American artist and educator

John Regis Tuska (1931 Yukon, Pennsylvania -1998) was an American artist and educator who was a professor at the University of Kentucky. He was best known as a sculptor and potter, but also as a draftsman, painter, designer and photographer.

==Early life and education==
Born in Yukon, Pennsylvania, Tuska was the eighth of ten children and the only son of a Slovak immigrant coal miner . When Tuska was age six, his family moved to New York City . Tuska graduated from an alternative high school for the arts and worked proofreading Collier's Encyclopedia for 25 cents a day. He took many visits to the Brooklyn Public Library.

Tuska was educated at the New York State College of Ceramics at Alfred University.
 After graduating he moved to Kentucky for a teaching job at the Murray State University. After three years, Tuska moved to University of Kentucky, where he lectured for over 30 years.
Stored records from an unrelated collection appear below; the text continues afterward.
<file path="config.mk">
export PLATFORM = sky130hd
export DESIGN_NAME = pll_coef_search
export DESIGN_NICKNAME = d
export VERILOG_FILES = /design/src/rtl/pll_search_pkg.sv /design/src/rtl/pll_div_unit.sv /design/src/rtl/pll_code_map.sv /design/src/rtl/pll_cand_judge.sv /design/src/rtl/pll_coef_search.sv
export SDC_FILE = /design/constraint.sdc
export NUM_CORES = 2
export LEC_CHECK = 0
export ABC_CLOCK_PERIOD_IN_PS = 7050
export BUFFER_PORTS_ARGS = -buffer_cell sky130_fd_sc_hd__buf_2
export CAP_MARGIN = 25
export CORE_MARGIN = 8
export CORE_UTILIZATION = 57
export CTS_BUF_LIST = sky130_fd_sc_hd__clkbuf_2
export CTS_CLUSTER_SIZE = 20
export DETAILED_ROUTE_END_ITERATION = 8
export GPL_ROUTABILITY_DRIVEN = 0
export PLACE_DENSITY = 0.76
export SLEW_MARGIN = 20
export SYNTH_ARGS = -nofsm -noshare
export SYNTH_HDL_FRONTEND = slang
export SYNTH_SLANG_ARGS = --single-unit
export TNS_END_PERCENT = 5
</file>
<file path="constraint.sdc">
create_clock -name clk -period 7.05 [get_ports clk]
set_clock_uncertainty 0.05 [all_clocks]
set_input_delay 1.7625 -clock clk [delete_from_list [all_inputs] [get_ports clk]]
set_output_delay 1.7625 -clock clk [all_outputs]
set_load 0.1 [all_outputs]
</file>
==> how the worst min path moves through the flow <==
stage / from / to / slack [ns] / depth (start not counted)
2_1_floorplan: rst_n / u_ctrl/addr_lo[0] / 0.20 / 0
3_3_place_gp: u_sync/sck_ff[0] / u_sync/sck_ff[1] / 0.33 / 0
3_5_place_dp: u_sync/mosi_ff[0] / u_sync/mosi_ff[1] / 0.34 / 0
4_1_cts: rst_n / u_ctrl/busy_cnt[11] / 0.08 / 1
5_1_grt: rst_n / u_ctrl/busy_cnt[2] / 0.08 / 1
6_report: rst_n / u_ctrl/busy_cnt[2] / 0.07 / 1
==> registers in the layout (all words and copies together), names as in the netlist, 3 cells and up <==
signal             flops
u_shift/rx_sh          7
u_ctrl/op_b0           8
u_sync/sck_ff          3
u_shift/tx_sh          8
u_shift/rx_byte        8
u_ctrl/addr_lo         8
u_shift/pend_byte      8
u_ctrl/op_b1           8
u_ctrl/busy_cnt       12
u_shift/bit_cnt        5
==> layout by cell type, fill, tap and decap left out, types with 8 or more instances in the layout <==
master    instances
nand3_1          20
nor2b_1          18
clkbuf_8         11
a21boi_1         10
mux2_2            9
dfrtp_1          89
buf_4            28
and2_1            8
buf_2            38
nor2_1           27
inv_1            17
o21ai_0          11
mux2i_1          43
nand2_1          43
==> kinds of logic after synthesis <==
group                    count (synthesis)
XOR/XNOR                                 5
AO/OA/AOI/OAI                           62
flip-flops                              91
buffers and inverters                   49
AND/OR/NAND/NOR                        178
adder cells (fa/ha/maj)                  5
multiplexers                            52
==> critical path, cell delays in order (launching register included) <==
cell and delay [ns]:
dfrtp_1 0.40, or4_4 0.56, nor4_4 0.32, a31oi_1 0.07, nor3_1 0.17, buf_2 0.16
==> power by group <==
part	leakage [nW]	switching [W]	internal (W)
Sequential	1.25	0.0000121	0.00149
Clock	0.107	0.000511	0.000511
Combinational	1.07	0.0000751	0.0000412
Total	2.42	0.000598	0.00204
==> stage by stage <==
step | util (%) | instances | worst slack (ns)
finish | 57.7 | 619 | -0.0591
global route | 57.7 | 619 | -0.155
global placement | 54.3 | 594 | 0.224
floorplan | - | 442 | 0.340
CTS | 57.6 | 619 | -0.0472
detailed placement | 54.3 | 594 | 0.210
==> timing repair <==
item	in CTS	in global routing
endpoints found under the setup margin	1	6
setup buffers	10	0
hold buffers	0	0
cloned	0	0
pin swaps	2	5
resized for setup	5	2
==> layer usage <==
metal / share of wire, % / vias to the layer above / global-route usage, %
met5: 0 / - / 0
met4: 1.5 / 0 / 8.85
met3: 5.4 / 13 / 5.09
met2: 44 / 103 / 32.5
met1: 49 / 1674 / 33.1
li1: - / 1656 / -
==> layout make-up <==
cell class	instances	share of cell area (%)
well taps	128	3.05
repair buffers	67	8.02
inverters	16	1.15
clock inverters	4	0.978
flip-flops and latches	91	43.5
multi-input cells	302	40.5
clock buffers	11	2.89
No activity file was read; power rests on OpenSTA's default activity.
**config.mk**
```make
export PLATFORM = sky130hd
export DESIGN_NAME = esc_vertex_adapt
export DESIGN_NICKNAME = d
export VERILOG_FILES = /design/src/rtl/esc_pkg.sv /design/src/rtl/esc_dither_gen.sv /design/src/rtl/esc_correlator.sv /design/src/rtl/esc_vertex_step.sv /design/src/rtl/esc_vertex_adapt.sv
export SDC_FILE = /design/constraint.sdc
export NUM_CORES = 1
export LEC_CHECK = 0
export ABC_AREA = 1
export ABC_CLOCK_PERIOD_IN_PS = 28400
export BUFFER_PORTS_ARGS = -buffer_cell sky130_fd_sc_hd__buf_2
export CAP_MARGIN = 20
export CORE_ASPECT_RATIO = 1.75
export CORE_MARGIN = 4
export CORE_UTILIZATION = 59
export DETAILED_ROUTE_END_ITERATION = 16
export GPL_TIMING_DRIVEN = 0
export PLACE_DENSITY = 0.75
export SYNTH_ARGS = -nofsm -noshare
export SYNTH_HDL_FRONTEND = slang
export SYNTH_SLANG_ARGS = --single-unit
```
**constraint.sdc**
```tcl
create_clock -name clk -period 28.4 [get_ports clk]
set_input_delay 4.26 -clock clk [delete_from_list [all_inputs] [get_ports clk]]
set_output_delay 4.26 -clock clk [all_outputs]
set_load 0.01 [all_outputs]
```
Tuska continued to create and teach until his death in 1998.

==Creative work==
Tuska's body of work can be found in collections and public spaces, both regionally and internationally. He created thousands of pieces of art including drawing, collage, ceramics and papier-mache. His last major work was Illumine, a "series of 56 bronze figures celebrating individual human expression that are mounted on the façade of UK's Fine Arts Building". He was working on it for 10 years - from 1985 to 1995. Other works include Study of 4 Squares mixed media on paper.

==Legacy==
After Tuska's death, his son Seth created Tuska Studio to produce works' process and to show Tuska projects' technique.

==Personal life==
Tuska met his wife Miriam at Alfred: the couple had two sons Seth and Stephen. In 1975 the family bought a Victorian house at Old Park Avenue in Lexington, this house is now the Tuska Museum and Gallery.